Worried Mother
Dear Mrs. Radcliffe,
We have recently moved to a new city and my daughter has just entered high school here. She has had no difficulty fitting in, and in fact, has already started to bring friends home. Unfortunately, I am not impressed with the girls I am meeting. I know that there are many fine families in the area – one of the reasons we chose this neighborhood; I’m sure the girls my daughter is befriending are not the best choices. I don’t know how to get her to select a better group for herself. I haven’t said anything yet to my daughter – I wanted your advice on how I should approach the subject.
Awaiting Your Advice,
Worried Mom
Dear Worried Mom,
You are correct to be concerned. Friends have enormous influence on children. Some researchers in the past few years have suggested that peer group influences actually affect youngsters even more than genetics or the childhood home! I don’t personally agree that friends outweigh everything, but I will concede that they do have an impact.

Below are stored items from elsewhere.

This design comes from an exercise in tuning for small area, a short achievable clock period and few clock cycles per item on the open sky130 flow, not from production work. RTL that was checked went through simulation tests only; none was proved equivalent to the original. Function not checked in runs 2 and 3: the RTL went through the layout flow alone. Power and IR drop assume default switching activity.

## flow/constraint.sdc

```tcl
create_clock -name core_clock -period 6.5 [get_ports {clk}]
set_input_delay 1.3000 -clock core_clock [delete_from_list [all_inputs] [get_ports {clk}]]
set_output_delay 1.3000 -clock core_clock [all_outputs]
set_load 0.01 [all_outputs]
```

## flow/config.mk

```make
export PLATFORM = sky130hd
export DESIGN_NAME = ysyx_23060136_EXU_DIV
export DESIGN_NICKNAME = ysyx_23060136_EXU_DIV
export VERILOG_FILES = /design/flow/design.v
export SDC_FILE = /design/flow/constraint.sdc
export NUM_CORES = 4
export LEC_CHECK = 0
export CAP_MARGIN = 20
export CORE_MARGIN = 2
export CORE_UTILIZATION = 40
export SLEW_MARGIN = 20
```

## flow/run.sh

```bash
#!/bin/bash
# synth_recipe.tcl (not shown) runs the flow's synth.tcl, then flattens the netlist and writes it again
# the make line also repeats each setting of config.mk as NAME=value (left out here)
make -C /OpenROAD-flow-scripts/flow DESIGN_CONFIG=/design/flow/config.mk WORK_HOME=/design/flow/orfs CLKGATE_MAP_FILE= SYNTH_SCRIPT=/design/flow/synth_recipe.tcl finish
```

Parents instinctively appreciate the potential influence of friends and often try to steer their children toward “good” social choices. Moving into a particular geographical area (including a particular country, city and suburb!) is one way of helping this process along. Choosing a particular school system and particular school within that system are other ways of trying to control the peer influences on our children. Sometimes, parents will even attempt to select a particular class within the particular school. However, try as we might, our kids remain individuals with their free will intact. Children ultimately choose their own friends from within the circle we have drawn around them.

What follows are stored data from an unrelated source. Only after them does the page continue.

What follows belongs to an exercise in optimizing a design on an open flow for small area, a short achievable clock period and few clock cycles; a production flow would make more cautious choices.
In this exercise RTL edits were held to simulation tests only and were not proved equivalent to the original.
No activity file was given, so power comes from the tool's default toggle rates.

==> inputs of raven <==
==> flow/design.v <==
module nicore_mdu(
  input         clock,
  input         reset,
  input         flush,
  input         mul_valid,
  input         mulw,
  input  [1:0]  mul_op,
  input  [63:0] multiplicand,
  input  [63:0] multiplier,
  output        mul_out_valid,
  output [63:0] mul_result,
  input         div_valid,
  input         divw,
  input         div_signed,
  input  [63:0] dividend,
  input  [63:0] divisor,
  output        div_out_valid,
  output [63:0] quotient,
  output [63:0] remainder
);
  reg sMUL, sDSETUP, sDSHIFT, sDITER, sDCORR, sDNEGR, sDNEGQ, sDONE;
  reg [65:0] H;
  reg [65:0] L;
  reg [64:0] M;
  reg [6:0]  cnt;
  reg [6:0]  tsh;
  reg        prev;
  reg        isdiv, w, hi, sgn, sa, sb, full, noit;
  reg cx_H, cx_HL, cx_nH, cx_nL;
  reg c0n, c0m1, c0m2, c1n, c1m1, c1m2, c2n, c2m1, c2m2, ccin, cinj0, cskip;
  function [6:0] lzc64(input [63:0] v);
    reg [31:0] z1; reg [31:0] c1;
    reg [15:0] z2; reg [31:0] c2;
    reg [7:0]  z3; reg [23:0] c3;
    reg [3:0]  z4; reg [15:0] c4;
    reg [1:0]  z5; reg [9:0]  c5;
    reg        z6; reg [5:0]  c6;
    integer k;
    begin
      for (k = 0; k < 32; k = k + 1) begin
        z1[k] = ~(v[2*k+1] | v[2*k]);
        c1[k] = ~v[2*k+1];
      end
      for (k = 0; k < 16; k = k + 1) begin
        z2[k] = z1[2*k+1] & z1[2*k];
        c2[2*k +: 2] = z1[2*k+1] ? {1'b1, c1[2*k]} : {1'b0, c1[2*k+1]};
      end
      for (k = 0; k < 8; k = k + 1) begin
        z3[k] = z2[2*k+1] & z2[2*k];
        c3[3*k +: 3] = z2[2*k+1] ? {1'b1, c2[2*(2*k) +: 2]} : {1'b0, c2[2*(2*k+1) +: 2]};
      end
      for (k = 0; k < 4; k = k + 1) begin
        z4[k] = z3[2*k+1] & z3[2*k];
        c4[4*k +: 4] = z3[2*k+1] ? {1'b1, c3[3*(2*k) +: 3]} : {1'b0, c3[3*(2*k+1) +: 3]};
      end
      for (k = 0; k < 2; k = k + 1) begin
        z5[k] = z4[2*k+1] & z4[2*k];
        c5[5*k +: 5] = z4[2*k+1] ? {1'b1, c4[4*(2*k) +: 4]} : {1'b0, c4[4*(2*k+1) +: 4]};
      end
      z6 = z5[1] & z5[0];
      c6 = z5[1] ? {1'b1, c5[4:0]} : {1'b0, c5[9:5]};
      lzc64 = z6 ? 7'd64 : {1'b0, c6};
    end
  endfunction
  function [2:0] booth(input [2:0] b);
    booth = {b[2], b[1] ^ b[0], (b[2] & ~b[1] & ~b[0]) | (~b[2] & b[1] & b[0])};
  endfunction
  wire [71:0] Hs  = {{6{H[65]}}, H};
  wire [71:0] X   = ({72{cx_H}}  &  Hs)
                  | ({72{cx_HL}} &  {{6{H[64]}}, H[64:0], L[63]})
                  | ({72{cx_nH}} & ~Hs)
                  | ({72{cx_nL}} &  {8'hff, ~L[63:0]});
  wire [71:0] Me  = {{7{M[64]}}, M};
  wire [71:0] Me2 = {Me[70:0], 1'b0};
  wire [71:0] pp0 = (({72{c0m1}} & Me) | ({72{c0m2}} & Me2)) ^ {72{c0n}};
  wire [71:0] pp1 = (({72{c1m1}} & Me) | ({72{c1m2}} & Me2)) ^ {72{c1n}};
  wire [71:0] pp2 = (({72{c2m1}} & Me) | ({72{c2m2}} & Me2)) ^ {72{c2n}};
  wire        inj1 = sMUL & c1n;
  wire        inj2 = sMUL & c2n;
  wire [71:0] p1s = {pp1[69:0], inj1, inj1 | cinj0};
  wire [71:0] p2s = {pp2[67:0], {4{inj2}}};
  wire [71:0] s1  = pp0 ^ p1s ^ p2s;
  wire [71:0] c1  = {(pp0[70:0] & p1s[70:0]) | (pp0[70:0] & p2s[70:0]) | (p1s[70:0] & p2s[70:0]), inj1};
  wire [71:0] cs_s = X ^ s1 ^ c1;
  wire [71:0] cs_c = {(X[70:0] & s1[70:0]) | (X[70:0] & c1[70:0]) | (s1[70:0] & c1[70:0]), inj2};
  wire [72:0] sumx = {cs_s, 1'b1} + {cs_c, ccin};
  wire [71:0] sum  = sumx[72:1];
  wire        psn  = sum[65];
  wire        bzero  = (M[63:0] == 64'd0);
  wire        wrapU  = ~sgn & (w ? (M[31] & (|M[30:0])) : (M[63] & (|M[62:0])));
  wire        full_n = bzero | wrapU;
  wire [6:0]  lzAp   = lzc64(L[63:0]);
  wire [6:0]  lzAn   = lzc64({~L[62:0], 1'b1});
  wire [6:0]  lzBp   = lzc64(M[63:0]);
  wire [6:0]  lzBn   = lzc64(~M[63:0]);
  wire [6:0]  lzA    = sa ? lzAn : lzAp;
  wire [6:0]  lzB    = sb ? lzBn : lzBp;
  wire [7:0]  dd     = {1'b0, lzB} - {1'b0, lzA};    
  wire        dbig   = dd[6] | (&dd[5:0]);
  reg  [6:0]  t_n, n_n;
  reg         noit_n;
  always @(*) begin
    noit_n = 1'b0;
    if (full_n) begin
      t_n = 7'd0; n_n = w ? 7'd31 : 7'd63;
    end else if (dd[7]) begin
      t_n = 7'd64; n_n = 7'd0; noit_n = 1'b1;
    end else if (dbig) begin
      t_n = 7'd0; n_n = 7'd63;
    end else begin
      t_n = {1'b0, ~dd[5:0]}; n_n = dd[6:0];
    end
  end
  wire [63:0] r0 = tsh[0] ? {L[62:0],  L[63]}     : L[63:0];
  wire [63:0] r1 = tsh[1] ? {r0[61:0], r0[63:62]} : r0;
  wire [63:0] r2 = tsh[2] ? {r1[59:0], r1[63:60]} : r1;
  wire [63:0] r3 = tsh[3] ? {r2[55:0], r2[63:56]} : r2;
  wire [63:0] r4 = tsh[4] ? {r3[47:0], r3[63:48]} : r3;
  wire [63:0] r5 = tsh[5] ? {r4[31:0], r4[63:32]} : r4;
  reg  [63:0] lowmask;
  integer i;
  always @(*) begin
    for (i = 0; i < 64; i = i + 1) lowmask[i] = ({1'b0, tsh} > i);
  end
  wire idle      = ~(sMUL | sDSETUP | sDSHIFT | sDITER | sDCORR | sDNEGR | sDNEGQ | sDONE);
  wire start_mul = idle & mul_valid & ~flush;
  wire start_div = idle & ~mul_valid & div_valid & ~flush;
  wire go        = ~flush;
  wire negq      = sa ^ sb;
  wire [6:0] cnt_m    = cnt - (cskip ? 7'd3 : 7'd1);
  wire       mul_last = (cnt_m == 7'd0);
  wire       cnt_z    = (cnt == 7'd0);
  wire       cnt_1    = (cnt == 7'd1);
  wire goto_post = go & ((sDSHIFT & noit) | (sDITER & cnt_z & ~psn));
  wire nMUL   = start_mul | (sMUL & go & ~mul_last);
  wire nDSETUP = start_div;
  wire nDSHIFT = sDSETUP & go;
  wire nDITER = go & ((sDSHIFT & ~noit) | (sDITER & ~cnt_z));
  wire nDCORR = go & sDITER & cnt_z & psn;
  wire nDNEGR = goto_post & sa;
  wire post_q = (goto_post & ~sa) | (go & (sDNEGR | sDCORR));    
  wire nDNEGQ = post_q & negq;
  wire nDONE  = (sMUL & go & mul_last) | (post_q & ~negq) | (go & sDNEGQ);
  wire [18:0] mwin = start_mul ? {multiplier[17:0], 1'b0}
                   : (cskip ? L[35:17] : L[23:5]);
  wire [2:0]  nb0  = booth(mwin[2:0]);
  wire [2:0]  nb1  = booth(mwin[4:2]);
  wire [2:0]  nb2  = booth(mwin[6:4]);
  wire [6:0]  cnt_mn = start_mul ? (mulw ? 7'd6 : 7'd11) : cnt_m;
  wire        skip_n = (mwin == 19'd0 || mwin == {19{1'b1}}) && (cnt_mn >= 7'd3);
  wire psign_n = sDITER & psn;
  wire subM_n  = ~psign_n ^ sb;
  wire sa_in   = div_signed & (divw ? dividend[31] : dividend[63]);
  wire sb_in   = div_signed & (divw ? divisor[31] : divisor[63]);
  always @(posedge clock) begin
    if (reset) begin
      sMUL <= 1'b0; sDSETUP <= 1'b0; sDSHIFT <= 1'b0; sDITER <= 1'b0;
      sDCORR <= 1'b0; sDNEGR <= 1'b0; sDNEGQ <= 1'b0; sDONE <= 1'b0;
    end else begin
      sMUL <= nMUL; sDSETUP <= nDSETUP; sDSHIFT <= nDSHIFT; sDITER <= nDITER;
      sDCORR <= nDCORR; sDNEGR <= nDNEGR; sDNEGQ <= nDNEGQ; sDONE <= nDONE;
    end
  end
  always @(posedge clock) begin
    cx_H  <= nMUL | (nDCORR & ~sa);
    cx_HL <= nDITER;
    cx_nH <= nDNEGR | (nDCORR & sa);
    cx_nL <= nDNEGQ | (nDSETUP & sa_in);
    c0m1  <= (nMUL & nb0[1]) | nDITER | nDCORR | (nDSETUP & ~sa_in);
    c0m2  <= nMUL & nb0[0];
    c0n   <= (nMUL & nb0[2]) | (nDITER & subM_n) | (nDCORR & (sb ^ sa)) | (nDSETUP & ~sa_in);
    c1m1  <= nMUL & nb1[1];
    c1m2  <= nMUL & nb1[0];
    c1n   <= nMUL & nb1[2];
    c2m1  <= nMUL & nb2[1];
    c2m2  <= nMUL & nb2[0];
    c2n   <= nMUL & nb2[2];
    ccin  <= (nMUL & nb0[2]) | (nDITER & subM_n) | (nDCORR & (sb | sa)) | nDSETUP | nDNEGR | nDNEGQ;
    cinj0 <= nDCORR & sa & ~sb;
    cskip <= nMUL & skip_n;
  end
  always @(posedge clock) begin
    if (idle) begin
      H    <= 66'd0;
      prev <= 1'b0;
      cnt  <= mulw ? 7'd6 : 7'd11;
      if (mul_valid) begin
        isdiv <= 1'b0;
        w     <= mulw;
        hi    <= ~mulw & (mul_op != 2'd0);
        L     <= {{2{mul_op == 2'd1 & multiplier[63]}}, multiplier};
        M     <= {mul_op[0] & multiplicand[63], multiplicand};
      end else begin
        isdiv <= 1'b1;
        w     <= divw;
        sgn   <= div_signed;
        sa    <= sa_in;
        sb    <= sb_in;
        L     <= {2'b00, divw ? {{32{div_signed & dividend[31]}}, dividend[31:0]} : dividend};
        M     <= divw ? {{33{div_signed & divisor[31]}}, divisor[31:0]}
                      : {div_signed & divisor[63], divisor};
      end
    end
    if (sMUL) begin
      if (cskip) begin
        H    <= {{18{H[65]}}, H[65:18]};
        L    <= {H[17:0], L[65:18]};
        prev <= L[17];
      end else begin
        H    <= sum[71:6];
        L    <= {sum[5:0], L[65:6]};
        prev <= L[5];
      end
      cnt <= cnt_m;
    end
    if (sDCORR | sDNEGR) H <= sum[65:0];
    if (sDSETUP) begin
      full <= full_n;
      noit <= noit_n;
      tsh  <= t_n;
      cnt  <= n_n;
      if (sa) begin
        L[63:0] <= sum[63:0];
        H <= 66'd0;
      end else begin
        H <= w ? {34'd0, sum[31:0]} : {2'b00, sum[63:0]};
      end
    end
    if (sDSHIFT) begin
      if (full) begin
        if (w) L[63:0] <= {L[31:0], 31'd0, 1'b1};
      end else begin
        H <= {2'b00, r5 & lowmask};
        L[63:0] <= r5 & ~lowmask;
      end
    end
    if (sDITER) begin
      H     <= sum[65:0];
      L[63:0] <= {L[62:0], ~psn};
      cnt   <= cnt - 7'd1;
    end
    if (sDNEGQ) L[63:0] <= sum[63:0];
  end
  assign mul_out_valid = sDONE & ~isdiv;
  assign div_out_valid = sDONE & isdiv;
  assign mul_result    = w ? {{32{L[61]}}, L[61:30]} : (hi ? {H[61:0], L[65:64]} : L[63:0]);
  assign quotient      = L[63:0];
  assign remainder     = H[63:0];
endmodule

When children are toddlers and parents arrange “play dates,” parents can and do select the small circle of potential friends for their youngsters. However, even then, the little ones choose again within that circle, liking some and disliking others. Parents cannot narrow the circle to such a small size once the children enter school. All the way from kindergarten to high school, children choose their own friends from that larger pool.
Adults, of course, also choose their own friends. If your mother suggested that you should get some “better” friends, I’m not so sure how pleased or how compliant you would be. We are attracted to whoever we are attracted to and we are uninterested in those who do not, for whatever reason, appeal to us. No one can instruct us to like people we don’t like (although we’ll be nice to everyone hopefully!). All people of every age, choose friends based on a “feel.” It’s not a rational, intellectual decision. Your adolescent daughter doesn’t sit down with pen and paper to determine the pros and cons of each person she encounters. Rather, she naturally feels comfortable with some people more than with others and selects those people to interact with on a more frequent and closer basis. It is the subconscious mind that chooses friends. Friendship is a good feeling, not a good decision.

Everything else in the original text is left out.